コラム「風」平成17年5月

花より団子

秋田県美郷町長 松 田 知 己 

  春爛漫(らんまん)。見事に咲いた桜の下では、何とも言えない豊かさに包み込まれます。「では一杯」という気分になりますが、皆さんはいかがでしょうか。

  さて、私たちは名目より実利を大切にするとき、「花より団子」という表現を使います。何となく現金な雰囲気が漂ってきますが、深さはあります。何が花で何が団子かによって、随分と結果が違ってくるからです。踏み込んで解釈すると、それは優先度や緊急度という言葉にも繋(つな)がってきます。

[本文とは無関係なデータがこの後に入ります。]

[config.mk]
export PLATFORM = sky130hd
export DESIGN_NAME = ipres_mmio_top
export DESIGN_NICKNAME = d
export VERILOG_FILES = /design/src/rtl/ipres_pkg.sv /design/src/rtl/ipres_decode.sv /design/src/rtl/ipres_unit.sv /design/src/rtl/ipres_bank.sv /design/src/rtl/ipres_mmio_top.sv
export SDC_FILE = /design/constraint.sdc
export NUM_CORES = 1
export LEC_CHECK = 0
export BUFFER_PORTS_ARGS = -buffer_cell sky130_fd_sc_hd__buf_4
export CAP_MARGIN = 40
export CORE_MARGIN = 10
export CORE_UTILIZATION = 35
export DETAILED_ROUTE_END_ITERATION = 7
export PLACE_DENSITY = 0.52
export SETUP_SLACK_MARGIN = 0.5
export SLEW_MARGIN = 20
export SYNTH_ARGS = -nofsm -noshare
export SYNTH_HDL_FRONTEND = slang
export SYNTH_SLANG_ARGS = --single-unit
[constraint.sdc]
create_clock -name clk -period 9.4 [get_ports clk]
set_input_delay 0.94 -clock clk [delete_from_list [all_inputs] [get_ports clk]]
set_output_delay 0.94 -clock clk [all_outputs]
set_load 0.02 [all_outputs]
[src/rtl/ipres_pkg.sv]
package ipres_pkg;

  // Control-to-datapath strobes for one decoded access
  typedef struct packed {
    logic       poll;     // return request word (no side effect)
    logic       accept;   // return request word and take the interrupt
    logic       setPrio;  // byte write of current priority
    logic       eoi;      // word write ending an interrupt
    logic       ipiWr;    // write request priority
    logic       ipiRd;    // read request priority
    logic       linkWr;   // write one link word
    logic       linkRd;   // read one link word
    logic [1:0] linkSel;  // which link word
    logic       topByte;  // narrow read: only priority byte
    logic       bad;      // illegal access
  } ctrlStrobeT;

  // Register offsets in units of 4 bytes (address bits [11:2])
  localparam int unsigned OFS_POLL  = 0;
  localparam int unsigned OFS_XIRR  = 1;
  localparam int unsigned OFS_IPI   = 3;
  localparam int unsigned OFS_LINK0 = 4;
  localparam int unsigned OFS_LINK1 = 5;
  localparam int unsigned OFS_LINK2 = 6;

endpackage

[src/rtl/ipres_decode.sv]
module ipres_decode
  import ipres_pkg::*;
#(
  parameter int unsigned NUM_SERVERS = 4,
  parameter int unsigned ADDR_W      = 20,
  parameter int unsigned PAGE_BITS   = 12
) (
  input  logic                          reqValid,
  input  logic                          reqWrite,
  input  logic [ADDR_W-1:0]             reqAddr,
  input  logic [2:0]                    reqSize,
  output ctrlStrobeT                    stb,
  output logic [ADDR_W-PAGE_BITS-1:0]   serverIdx
);

  localparam int unsigned SRV_W = ADDR_W - PAGE_BITS;
  localparam int unsigned OFS_W = PAGE_BITS - 2;
  localparam logic [SRV_W:0] SRV_LIMIT = (SRV_W+1)'(NUM_SERVERS);

  logic [OFS_W-1:0] ofs;
  logic             isByte0;
  logic             isWord;
  logic             srvExists;
  ctrlStrobeT       raw;

  assign serverIdx = reqAddr[ADDR_W-1:PAGE_BITS];
  assign ofs       = reqAddr[PAGE_BITS-1:2];
  assign isByte0   = (reqSize == 3'd1) && (reqAddr[1:0] == 2'b00);
  assign isWord    = (reqSize == 3'd4) && (reqAddr[1:0] == 2'b00);
  assign srvExists = ({1'b0, serverIdx} < SRV_LIMIT);

  always_comb begin
    raw = '0;
    if (ofs == OFS_W'(OFS_POLL)) begin
      if (!reqWrite && isWord) begin
        raw.poll = 1'b1;
      end else if (!reqWrite && isByte0) begin
        raw.poll    = 1'b1;
        raw.topByte = 1'b1;
      end else begin
        raw.bad = 1'b1;
      end
    end else if (ofs == OFS_W'(OFS_XIRR)) begin
      if (reqWrite) begin
        if (isByte0)     raw.setPrio = 1'b1;
        else if (isWord) raw.eoi     = 1'b1;
        else             raw.bad     = 1'b1;
      end else begin
        if (isWord) begin
          raw.accept = 1'b1;
        end else if (isByte0) begin
          raw.poll    = 1'b1;
          raw.topByte = 1'b1;
        end else begin
          raw.bad = 1'b1;
        end
      end
    end else if (ofs == OFS_W'(OFS_IPI)) begin
      if (isByte0) begin
        raw.ipiWr = reqWrite;
        raw.ipiRd = !reqWrite;
      end else begin
        raw.bad = 1'b1;
      end
    end else if (ofs == OFS_W'(OFS_LINK0) || ofs == OFS_W'(OFS_LINK1) ||
                 ofs == OFS_W'(OFS_LINK2)) begin
      if (isWord) begin
        raw.linkWr  = reqWrite;
        raw.linkRd  = !reqWrite;
        raw.linkSel = ofs[1:0];
      end else begin
        raw.bad = 1'b1;
      end
    end else begin
      raw.bad = 1'b1;
    end
  end

  always_comb begin
    stb = '0;
    if (reqValid) begin
      if (srvExists) stb = raw;
      else           stb.bad = 1'b1;
    end
  end

endmodule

  この言葉、行政運営にも当てはまります。様々な認識で色々な課題がある中、またお金に限りがある中、私たちの暮らしを良くするために何が花で、何が団子か良く考えて取り組まないといけません。実利をどう考えるかです。17年度予算は、それぞれの分野で何が団子かを考えながら編成したつもりですが、教育分野では一番団子が安全安心に繋がる「耐震関係」でした。

  現在、美郷町には小中学校が10校あります。この中で昭和56年度以降に建築され、震度5程度でも被害がない施設が3校、補強・調査を要するのが7校です。最近大きな地震が続発しており、何より心配なところです。

  そのため、美郷町では町内の学校施設を早急に調査・補強することとし、7校のうち昨年度調査を実施した3校は補強工事を、残りの4校は本年度ですべて耐震調査を実施することにしました。特に代替機能がない部分ではこの整備を優先し、まずは安全安心を確保したいと思います。その分のしわ寄せは当然あります。しかし、仕方ありません。でも、この整備によって子供の安全確保と併せ、町民の避難所確保もできます。まずは最低限の「備えあれば憂いなし」が「団子」との認識で取り組むところです。

  先日、東京都大田区六郷にお邪魔してきました。多摩川の堤防、しっかりとしていました。百年に一度の災害にも耐え得る土手だそうです。目先の甘さより未来のおいしさを追った「団子」選択のようです。さすがだなあと思いながら、私は目先の団子、おいしい焼きそばを頬張った次第です。